How about a real-life Scalextric style system? That way you don't need to build more roads. It works for trams in many cities worldwide.

You mean like the Trams that are coming back in the UK maybe we could learn to do it properly again and have all the public transport modes joined up and working together again.....................like we used to have then less cars and less roads and possibly improve air quality
 
Could imagine top gears rage :mad::D
Some nissan sports car is already limited by gps go to a racing track in japan and you can go nuts
Otherwise the speed is limited.
 
Aside from Google there are other self driving car projects which use an adaptive approach and the cars process the data themselves. They start off with an initial set of data (map of the locality) and then use eg machine learning to refine this as they effectively explore their environment. Periodically the prior map is refreshed. Whole fleets of such cars could share data and learn from each other, continually fine tuning their map of the world, taking on new road layouts, roadworks, changes of priority, etc.

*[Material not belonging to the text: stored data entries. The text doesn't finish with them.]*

===== src/rtl/ucsbece154b_icache_pkg.sv =====
// Shared constants for the instruction cache: FSM state encodings and
// address-field width helpers.
package ucsbece154b_icache_pkg;

    localparam int unsigned ADDR_W     = 32;
    localparam int unsigned WORD_W     = 32;
    localparam int unsigned BYTE_OFF_W = 2;
    localparam int unsigned STATE_W    = 2;

    localparam logic [STATE_W-1:0] ICACHE_IDLE = 2'd0;
    localparam logic [STATE_W-1:0] ICACHE_REQ  = 2'd1;
    localparam logic [STATE_W-1:0] ICACHE_FILL = 2'd2;

    // Tag width left over after byte, word-offset and index fields.
    function automatic int unsigned tag_width(input int unsigned sets, input int unsigned words);
        return ADDR_W - BYTE_OFF_W - $clog2(sets) - $clog2(words);
    endfunction

endpackage


===== src/rtl/ucsbece154b_icache_way.sv =====
// One cache way: per-set valid bit, tag and data block, with a lookup port
// (tag compare + word mux) and independent tag/fill write ports.
module ucsbece154b_icache_way
    import ucsbece154b_icache_pkg::*;
#(
    parameter int unsigned NUM_SETS    = 8,
    parameter int unsigned BLOCK_WORDS = 4,
    parameter int unsigned TAG_W       = tag_width(8, 4),
    localparam int unsigned IDX_W      = $clog2(NUM_SETS),
    localparam int unsigned OFF_W      = $clog2(BLOCK_WORDS)
) (
    input  logic              clk,
    input  logic              reset,
    input  logic [IDX_W-1:0]  i_index,
    input  logic [TAG_W-1:0]  i_tag,
    input  logic [OFF_W-1:0]  i_word,
    output logic              o_valid,
    output logic              o_hit,
    output logic [WORD_W-1:0] o_word,
    input  logic              i_tag_we,
    input  logic [IDX_W-1:0]  i_tag_index,
    input  logic [TAG_W-1:0]  i_tag_data,
    input  logic              i_fill_we,
    input  logic              i_valid_set,
    input  logic [IDX_W-1:0]  i_fill_index,
    input  logic [OFF_W-1:0]  i_fill_word,
    input  logic [WORD_W-1:0] i_fill_data
);

    logic [NUM_SETS-1:0] r_valid;
    logic [TAG_W-1:0]    r_tag  [NUM_SETS];
    logic [WORD_W-1:0]   r_data [NUM_SETS][BLOCK_WORDS];

    // A new tag invalidates the line until its last beat lands.
    always_ff @(posedge clk or negedge reset) begin
        if (!reset) begin
            r_valid <= '0;
        end else if (i_tag_we) begin
            r_valid[i_tag_index] <= 1'b0;
        end else if (i_valid_set) begin
            r_valid[i_fill_index] <= 1'b1;
        end
    end

    always_ff @(posedge clk) begin
        if (i_tag_we) begin
            r_tag[i_tag_index] <= i_tag_data;
        end
        if (i_fill_we) begin
            r_data[i_fill_index][i_fill_word] <= i_fill_data;
        end
    end

    assign o_valid = r_valid[i_index];
    assign o_hit   = r_valid[i_index] && (r_tag[i_index] == i_tag);
    assign o_word  = r_data[i_index][i_word];

endmodule


===== src/rtl/ucsbece154b_icache.sv =====
// Set-associative read-only instruction cache: combinational hits, block
// refill FSM on miss, round-robin replacement per set.
module ucsbece154b_icache
    import ucsbece154b_icache_pkg::*;
#(
    parameter int unsigned NUM_SETS    = 8,
    parameter int unsigned NUM_WAYS    = 4,
    parameter int unsigned BLOCK_WORDS = 4
) (
    input  logic        clk,
    input  logic        reset,
    input  logic        ReadEnable,
    input  logic [31:0] ReadAddress,
    output logic [31:0] Instruction,
    output logic        Ready,
    output logic        MemReadRequest,
    output logic [31:0] MemReadAddress,
    input  logic [31:0] MemDataIn,
    input  logic        MemDataReady
);

    localparam int unsigned OFF_W   = $clog2(BLOCK_WORDS);
    localparam int unsigned IDX_W   = $clog2(NUM_SETS);
    localparam int unsigned WAY_W   = $clog2(NUM_WAYS);
    localparam int unsigned TAG_W   = tag_width(NUM_SETS, BLOCK_WORDS);
    localparam int unsigned IDX_LSB = BYTE_OFF_W + OFF_W;
    localparam int unsigned TAG_LSB = IDX_LSB + IDX_W;

    logic [STATE_W-1:0] r_state;
    logic [STATE_W-1:0] w_state_next;
    logic [OFF_W-1:0]   r_beat;
    logic [WAY_W-1:0]   r_victim;
    logic               r_victim_rr;
    logic [WAY_W-1:0]   r_rr [NUM_SETS];
    logic [ADDR_W-1:0]  r_mem_addr;

    logic [IDX_W-1:0]    w_index;
    logic [TAG_W-1:0]    w_tag;
    logic [OFF_W-1:0]    w_word;
    logic [IDX_W-1:0]    w_fill_index;
    logic [NUM_WAYS-1:0] w_hit_vec;
    logic [NUM_WAYS-1:0] w_valid_vec;
    logic [WORD_W-1:0]   w_word_arr [NUM_WAYS];
    logic                w_any_hit;
    logic [WORD_W-1:0]   w_hit_word;
    logic [WAY_W-1:0]    w_victim;
    logic                w_victim_rr;
    logic                w_miss;
    logic                w_beat_we;
    logic                w_fill_done;

    assign w_word       = ReadAddress[IDX_LSB-1:BYTE_OFF_W];
    assign w_index      = ReadAddress[TAG_LSB-1:IDX_LSB];
    assign w_tag        = ReadAddress[ADDR_W-1:TAG_LSB];
    assign w_fill_index = r_mem_addr[TAG_LSB-1:IDX_LSB];

    genvar gw;
    generate
        for (gw = 0; gw < NUM_WAYS; gw++) begin : g_way
            ucsbece154b_icache_way #(
                .NUM_SETS    (NUM_SETS),
                .BLOCK_WORDS (BLOCK_WORDS),
                .TAG_W       (TAG_W)
            ) u_way (
                .clk          (clk),
                .reset        (reset),
                .i_index      (w_index),
                .i_tag        (w_tag),
                .i_word       (w_word),
                .o_valid      (w_valid_vec[gw]),
                .o_hit        (w_hit_vec[gw]),
                .o_word       (w_word_arr[gw]),
                .i_tag_we     (w_miss && (w_victim == WAY_W'(gw))),
                .i_tag_index  (w_index),
                .i_tag_data   (w_tag),
                .i_fill_we    (w_beat_we && (r_victim == WAY_W'(gw))),
                .i_valid_set  (w_fill_done && (r_victim == WAY_W'(gw))),
                .i_fill_index (w_fill_index),
                .i_fill_word  (r_beat),
                .i_fill_data  (MemDataIn)
            );
        end
    endgenerate

    // Hit mux and victim choice: lowest invalid way, else the set's pointer.
    always_comb begin
        w_hit_word  = '0;
        w_victim    = r_rr[w_index];
        w_victim_rr = 1'b1;
        for (int i = 0; i < NUM_WAYS; i++) begin
            if (w_hit_vec[i]) begin
                w_hit_word = w_hit_word | w_word_arr[i];
            end
        end
        for (int i = NUM_WAYS - 1; i >= 0; i--) begin
            if (!w_valid_vec[i]) begin
                w_victim    = WAY_W'(i);
                w_victim_rr = 1'b0;
            end
        end
    end

    assign w_any_hit      = |w_hit_vec;
    assign Ready          = (r_state == ICACHE_IDLE) && ReadEnable && w_any_hit;
    assign Instruction    = w_hit_word;
    assign MemReadRequest = (r_state == ICACHE_REQ);
    assign MemReadAddress = r_mem_addr;

    always_ff @(posedge clk or negedge reset) begin
        if (!reset) begin
            r_state <= ICACHE_IDLE;
        end else begin
            r_state <= w_state_next;
        end
    end

    always_comb begin
        w_state_next = r_state;
        w_miss       = 1'b0;
        w_beat_we    = 1'b0;
        w_fill_done  = 1'b0;
        case (r_state)
            ICACHE_IDLE: begin
                if (ReadEnable && !w_any_hit) begin
                    w_miss       = 1'b1;
                    w_state_next = ICACHE_REQ;
                end
            end
            ICACHE_REQ: begin
                w_state_next = ICACHE_FILL;
            end
            ICACHE_FILL: begin
                if (MemDataReady) begin
                    w_beat_we = 1'b1;
                    if (r_beat == OFF_W'(BLOCK_WORDS - 1)) begin
                        w_fill_done  = 1'b1;
                        w_state_next = ICACHE_IDLE;
                    end
                end
            end
            default: begin
                w_state_next = ICACHE_IDLE;
            end
        endcase
    end

    // Refill bookkeeping; the beat counter wraps to zero on the last beat.
    always_ff @(posedge clk or negedge reset) begin
        if (!reset) begin
            r_mem_addr  <= '0;
            r_beat      <= '0;
            r_victim    <= '0;
            r_victim_rr <= 1'b0;
            for (int s = 0; s < NUM_SETS; s++) begin
                r_rr[s] <= '0;
            end
        end else begin
            if (w_miss) begin
                r_mem_addr  <= ReadAddress & ~ADDR_W'(BLOCK_WORDS * 4 - 1);
                r_victim    <= w_victim;
                r_victim_rr <= w_victim_rr;
                r_beat      <= '0;
            end
            if (w_beat_we) begin
                r_beat <= r_beat + OFF_W'(1);
            end
            if (w_fill_done && r_victim_rr) begin
                r_rr[w_fill_index] <= r_rr[w_fill_index] + WAY_W'(1);
            end
        end
    end

endmodule


===== config.mk =====
export PLATFORM = sky130hd
export DESIGN_NAME = ucsbece154b_icache
export DESIGN_NICKNAME = d
export VERILOG_FILES = /design/src/rtl/ucsbece154b_icache_pkg.sv /design/src/rtl/ucsbece154b_icache_way.sv /design/src/rtl/ucsbece154b_icache.sv
export SDC_FILE = /design/constraint.sdc
export NUM_CORES = 2
export LEC_CHECK = 0
export ABC_AREA = 1
export BUFFER_PORTS_ARGS = -buffer_cell sky130_fd_sc_hd__buf_2
export CORE_ASPECT_RATIO = 2
export CORE_MARGIN = 1
export CORE_UTILIZATION = 60
export DETAILED_ROUTE_END_ITERATION = 8
export PLACE_DENSITY_LB_ADDON = 0.05
export SKIP_CTS_REPAIR_TIMING = 1
export SYNTH_ARGS = -nofsm -noshare
export SYNTH_HDL_FRONTEND = slang
export SYNTH_MEMORY_MAX_BITS = 65536
export SYNTH_SLANG_ARGS = --single-unit

===== constraint.sdc =====
create_clock -name clk -period 9.6 [get_ports clk]
set_clock_uncertainty 0.2 [all_clocks]
set_input_delay 0.48 -clock clk [delete_from_list [all_inputs] [get_ports clk]]
set_output_delay 0.48 -clock clk [all_outputs]
set_load 0.05 [all_outputs]

# After elaboration in Yosys (flattened, before gate mapping)
# Memory sizes are Yosys's and may differ from the RTL's.
# Cells that the tools add are included.
# Widths: inputs -> output; s select.
# word_totals
regBits	83
ram_bits	4896
inputBits	68
output_inout_bits	66
wordCells	188
mem_count	8
# classes
add_sub_neg	2
order_cmp	10
n_eq_ne	16
n_mux	84
n_bitwise	16
n_reduce_logical	35
# mem_list
memory	words	word_bits	rd	rd_clocked_by_memory_dff	wr	line	text
g_way[0].u_way.r_data	8	128	1	0	1	ucsbece154b_icache_way.sv:32	logic [WORD_W-1:0] r_data [NUM_SETS][BLOCK_WORDS];
g_way[1].u_way.r_data	8	128	1	0	1	ucsbece154b_icache_way.sv:32	
g_way[2].u_way.r_data	8	128	1	0	1	ucsbece154b_icache_way.sv:32	
g_way[3].u_way.r_data	8	128	1	0	1	ucsbece154b_icache_way.sv:32	
g_way[0].u_way.r_tag	8	25	1	0	1	ucsbece154b_icache_way.sv:31	logic [TAG_W-1:0] r_tag [NUM_SETS];
g_way[1].u_way.r_tag	8	25	1	0	1	ucsbece154b_icache_way.sv:31	
2 more memories	n/a	n/a	n/a	n/a	n/a	n/a	
# op_table
cell	count
$mux 128	4
$mux 32	13
$bmux 32 s2	4
$eq 25x25->1	4
$or 32x32->32	3
$demux 32 s2	1
$mux 8	8
$and 8x8->8	4
$or 8x8->8	4
$mux 1	29
$mux 2	14
$logic_and 1x1->1	24
$bwmux 16	1
$bmux 1 s3	4
$bmux 2 s3	2
$eq 2x2->1 const B	6
$reduce_bool 2->1	5
$ge 4x4->1 const B	2
$lt 3x4->1 const B	2
$not 3->4	2
$not 8->8	1
$demux 1 s3	2
$demux 2 s3	1
$eq 2x1->1 const B	3
13 further kinds	20

# Depth between registers and ports, before layout
# logic_depth
depth_word	12
ltp_mapped	22

# Modules after synthesis
# From an unflattened synthesis, not the netlist that was laid out.
# unflattened
cells_unflattened	15731
hier_area_um2	199960.5
# by_module_without_submodules
module	instances	cells_each	area_per_inst_um2	seq_area_each_um2
ucsbece154b_icache_way (g_way[1].u_way ...)	3	3809	49160.9	36955.4
ucsbece154b_icache_way (g_way[0].u_way)	1	3796	49148.4	36955.4
ucsbece154b_icache	1	508	3329.4	1276.2

# Least setup slack after synthesis
# Ideal clock, no wire load.
# synth_path
kind	register -> register
startpoint	reg r_mem_addr[5] (netlist: MemReadAddress[5])
endpoint	mem g_way[0].u_way.r_data[7][100] in the netlist's numbering (enable)
setup_time_ns	0.421
arrival_time_ns	3.107
required_time_ns	8.979
slack_ns	5.872
path_stages_with_launch	7
n_path_buf	2
path_cell_list	dfrtp_1 clkbuf_1 inv_1 nor3_1 clkinv_1 clkbuf_1 nor2_1
# synth_lines
element	line	text
start: declaration	ucsbece154b_icache.sv:35	logic [ADDR_W-1:0] r_mem_addr;
start signal: assignment	ucsbece154b_icache.sv:159	r_mem_addr <= ReadAddress & ~ADDR_W'(BLOCK_WORDS * 4 - 1);
end: declaration	ucsbece154b_icache_way.sv:32	
# No word-level cell before the write port.

# Worst setup path in the final report
# layout_path
startpoint	in ReadAddress[5]
endpoint	out Instruction[14]
# layout_via
elab_chain_cells	11
word_cells_on_any_way	43
# layout_lines
element	line	text
start: declaration	ucsbece154b_icache.sv:13	input logic [31:0] ReadAddress,
$mem_v2 8x128	n/a	
$bmux 32 s2	ucsbece154b_icache_way.sv:56	assign o_word = r_data[i_index][i_word];
$mux 32 (not written as such) (2 in a row)	ucsbece154b_icache_way.sv:56	
$mux 32	ucsbece154b_icache.sv:91	if (w_hit_vec[i]) begin
$or 32x32->32	ucsbece154b_icache.sv:92	w_hit_word = w_hit_word | w_word_arr[i];
$mux 32	ucsbece154b_icache.sv:91	
$or 32x32->32	ucsbece154b_icache.sv:92	
$mux 32	ucsbece154b_icache.sv:91	
$or 32x32->32	ucsbece154b_icache.sv:92	
$mux 32 *	ucsbece154b_icache.sv:91	
end: declaration	ucsbece154b_icache.sv:14	output logic [31:0] Instruction,
# Mark *: on every way between the ends. The rest lies on a longest branch, timed or not. The select of a mux whose other input is x is not followed.

==> metrics.txt <==
clock-pin slew on the worst setup and hold paths about 0.070 ns; Hold Path Class in -> reg; logic gate share of total power 0.075; cell internal pwr 34.39 mW; Non-Filler Instances around 18,000; Critical R2R Launch g_way[1].u_way.r_valid[1]; P_leak 72.62 nW; crit path kind in -> out; Clk network pwr share 0.387; Hold Crit Start ReadAddress[20]; Congestion Overflow GR 0; IO Count between 100 and 150; Yosys top cell by area edfxtp_1; Slew Limit Fails 0; final net count 13,940; vias in the first global route 117,331; HPWL after DPL between 300 and 400 mm; WL/cell roughly 34 µm; Net Sw Power roughly 11 mW; antenna violations before repair 26; synthesized area per cell between 10 and 15 µm²; clk root buf clkbuf_16; routed vias 119,595; required time worst endpoint just under 9 ns; DIE WIDTH between 400 and 500 µm; Core ar. 316,000 µm²; Fin Setup TNS 0 ns; Die Y 799.0 µm; DRT Pass-1 Iters 6; CP arrival between 6 and 7 ns; Final setup viols 0; Clock Latency Late Sink between 0.9 and 1 ns; initial DRC count 15,034; residual DRC count 0; first-pass GRT wire length around 850 mm; fillers 21,830; Rel. slew slack 0.01320; Final Hold Fails 0; synth-to-layout area growth 11.44%; H-Tree Depth 5; fraction of registers with async set/reset 0.01667; CTS max path bufs 4; Yosys cell types 53; Critical Path Fanout Max 41; Tcrit/Tclk final 0.7207; sequential share of power 0.538; placed insts roughly 18,000; Slew @ Worst Pin about 1.5 ns; GP Congestion approximately 0.98; pin count of the biggest net entering global routing between 150 and 200; final antenna-violating net count 0; initial core utilization 0.6030; GRT Util Overall 0.3819; post-synth top area share 0.7716; fmax between 0.1 and 0.15 GHz; total CTS buffers 416; RSZ-0062 raised after global routing false; CP Capture Type output pin; final wirelength about 610 mm; status complete, but fails checks; worst vdd ir about 0.27 mV; Cells after Synth 13,572; Worst Setup Start Kind input port; Synth Warn # 0; final worst path period need between 6 and 7 ns; Sw Share 0.2353; TritonCTS clock tree yes; ys flop type edfxtp_1; Post-synth EDFFs roughly 4,900; Post-synth top cells edfxtp_1, nand2_1, nor2_1; Critical Path Source ReadAddress[5]; row cnt slightly below 300; register area share after synthesis 0.7825; largest cells by area after synthesis edfxtp_1, nand2_1, nor2_1, inv_1, a221oi_1; Yosys reg bits 4,979; max_cap viols 1; cell with the most instances after synthesis edfxtp_1; IO Port Bufs between 100 and 150; PwrDens between 200 and 250 nW/µm²; Cell Area, Synth roughly 190,000 µm²; CTS sink cnt around 5,000; via/cell ratio ~6.5; layout cells sized above 1 0.09904; failing checks max-capacitance violations; die area roughly 320,000 µm²
## logic make-up (layout without fill, tap and decap cells)
logic type	Yosys count	count (layout)	synth area share
mux	3	3	0.0001773
buf+inv	1617	2248	0.03372
fa+ha+maj	4	4	0.0002627
simple gates	4887	4887	0.1075
compound gates	2078	2078	0.07575
xor+xnor	3	3	0.0001379
flops	4979	4979	0.7825
other cells	1	18	0.00001968
## area by class of cell
cell class / count / area (µm²) / share of cell area
clock inverters: 253 / 2794 / 0.01316
clock buffers: 503 / 10860 / 0.05116
well taps: 4116 / 5150 / 0.02425
inverters: 893 / 3385 / 0.01594
multi-input cells: 6979 / 36150 / 0.1702
diodes: 14 / 35.03 / 0.0001650
repair buffers: 599 / 4873 / 0.02295
flip-flops and latches: 4979 / 149100 / 0.7021
## cells in the final DEF, fill, tap and decap left out, drive strengths merged, types with 4 or more instances in the layout
cell	Yosys	final
a211oi	14	14
a21oi	197	197
a221oi	293	293
a22o	123	123
a22oi	281	281
a32o	6	6
a41oi	15	15
buf	314	545
bufinv	0	57
clkbuf	410	503
clkinv	4	167
clkinvlp	0	18
conb	1	4
dfrtp	83	83
diode	0	14
dlygate4sd3	0	54
edfxtp	4896	4896
ha	4	4
inv	889	904
nand2	2838	2838
nand3	484	484
nand3b	23	23
nand4	390	390
nor2	965	965
nor3	45	45
nor4	46	46
o2111a	82	82
o2111ai	49	49
o211ai	95	95
o21ai	463	463
o221ai	10	10
o22a	7	7
o22ai	398	398
o2bb2ai	14	14
o31ai	10	10
o41ai	13	13
or2	88	88
## metal layers
metal  vias to the layer above  GRT usage  routed length [µm]  share of wire
li1                      50649          -                   -              -
met1                     60299     0.4364              198800           0.32
met2                      6954     0.6370              299500           0.49
met3                      1683    0.06273               56990          0.093
met4                        10     0.3131               59580          0.097
met5                         -          0                  57       0.000093
## path summary, 6_finish.rpt
kind	to	slack, ns	depth (start not counted)
max reg2reg	g_way[2].u_way.r_tag[5][7]	4.76	15
max	Instruction[14]	2.68	19
min reg2reg	MemReadAddress[20]	0.29	2
min	MemReadAddress[20]	0.01	4
min in group asynchronous	MemReadAddress[19]	0.45	4
max in group asynchronous	g_way[1].u_way.r_valid[1]	7.93	4
## power by group through the flow
stage	combinational [mW]	sequential (mW)	clock (mW)
3_3_place_gp	3.23	24.7	0
3_5_place_dp	3.27	24.7	0
4_1_cts	3.28	24.2	17.5
5_1_grt	3.49	24.2	18.2
6_report	3.38	24.2	17.4
2_1_floorplan	1.32	24.8	0
## sequential cells by signal (all words and copies together), names as in the netlist, 2 cells and up
register	cells
g_way.u_way.r_tag	800
r_beat	2
g_way.u_way.r_valid	32
MemReadAddress	28
r_rr	16
r_state	2
r_victim	2
g_way.u_way.r_data	4096
## metrics by stage
step	utilization	area [µm²]	power, mW	hold slack, ns	worst slack [ns]
after floorplan	-	190600	26.16	-0.01559	5.872
after global routing	0.6718	212300	45.89	-0.001509	2.725
final	0.6719	212300	44.97	0.01440	2.682
after detailed placement	0.6268	198100	27.94	0.2479	3.029
after global placement	0.6268	198100	27.89	0.2431	2.973
after CTS	0.6700	211800	44.95	-0.7803	3.015
## worst max-delay path, stage by stage
cell and delay (ns):
buf_2 0.42, inv_1 0.08, buf_4 0.31, nor2_4 0.86, buf_4 0.37, o21ai_0 0.11
o21ai_0 0.32, nor2_1 0.07, nand2_1 0.06, nand2_1 0.13, nor2_1 0.15, nand3b_1 0.09
nor2_1 0.12, nand2_1 0.10, nor2_4 0.61, buf_12 0.31, nand3_1 0.67, nand4_1 0.52
buf_2 0.33
No activity file was read; power rests on OpenSTA's default activity.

For example, the Nissan/Oxford RobotCar does this. I have noticed it on public roads but I don't know what mode it was in at the time. Possibly they were surveying for the prior map in advance of it being green flagged to self drive.
 
Did anyone see click last weekend? http://www.bbc.co.uk/iplayer/episode/b05y0fk1/click-cars
Cars that brake, complete with vibrating accelerator and will stop you tailgating. Cars that sense your mood or can read your journey ie home to work, work to gym, gym to home and it will remember your settings for tempreature, music Etc. They will read your mood, have vibrating seats.............the lists are endless! It's not driving anymore. I'm off to get myself a moggie or similar.
 
How self driving cars could be programmed to kill the occupants.
This 'dilemma that must be tackled' just seems like someone generating work for themselves. Why should a driverless vehicle take drastic and unpredictable evasive action instead of simply braking? How often does this scenario - an absolutely unavoidable and accidental collision with a large group of pedestrians - actually arise?
 
At the end of the programme about minis the other night ant went in a self driving Beemer in normal road conditions. It took evasive action by slowing, indicating and changing lanes all by itself when it saw a potential problem ahead. Scary stuff. When they are properly introduced, I suspect some people will see them as targets for fraudulent insurance claims.
 
I've yet to see a accident scenario where swerving is better than braking. Especially considering that computers are much better at braking than humans ever will be.
 
I've yet to see a accident scenario where swerving is better than braking. Especially considering that computers are much better at braking than humans ever will be.
A stationary vehicle on one lane of an otherwise empty motorway. You approach, see the vehicle in your lane, change lanes (swerve) to avoid a collision.
 
That AutoPilot is pretty amazing for motorway driving. I do a regularly 7 hour one day round-trip for work and 99% of that is on a single motorway. I could have a lovely sleep on the way there and back ;)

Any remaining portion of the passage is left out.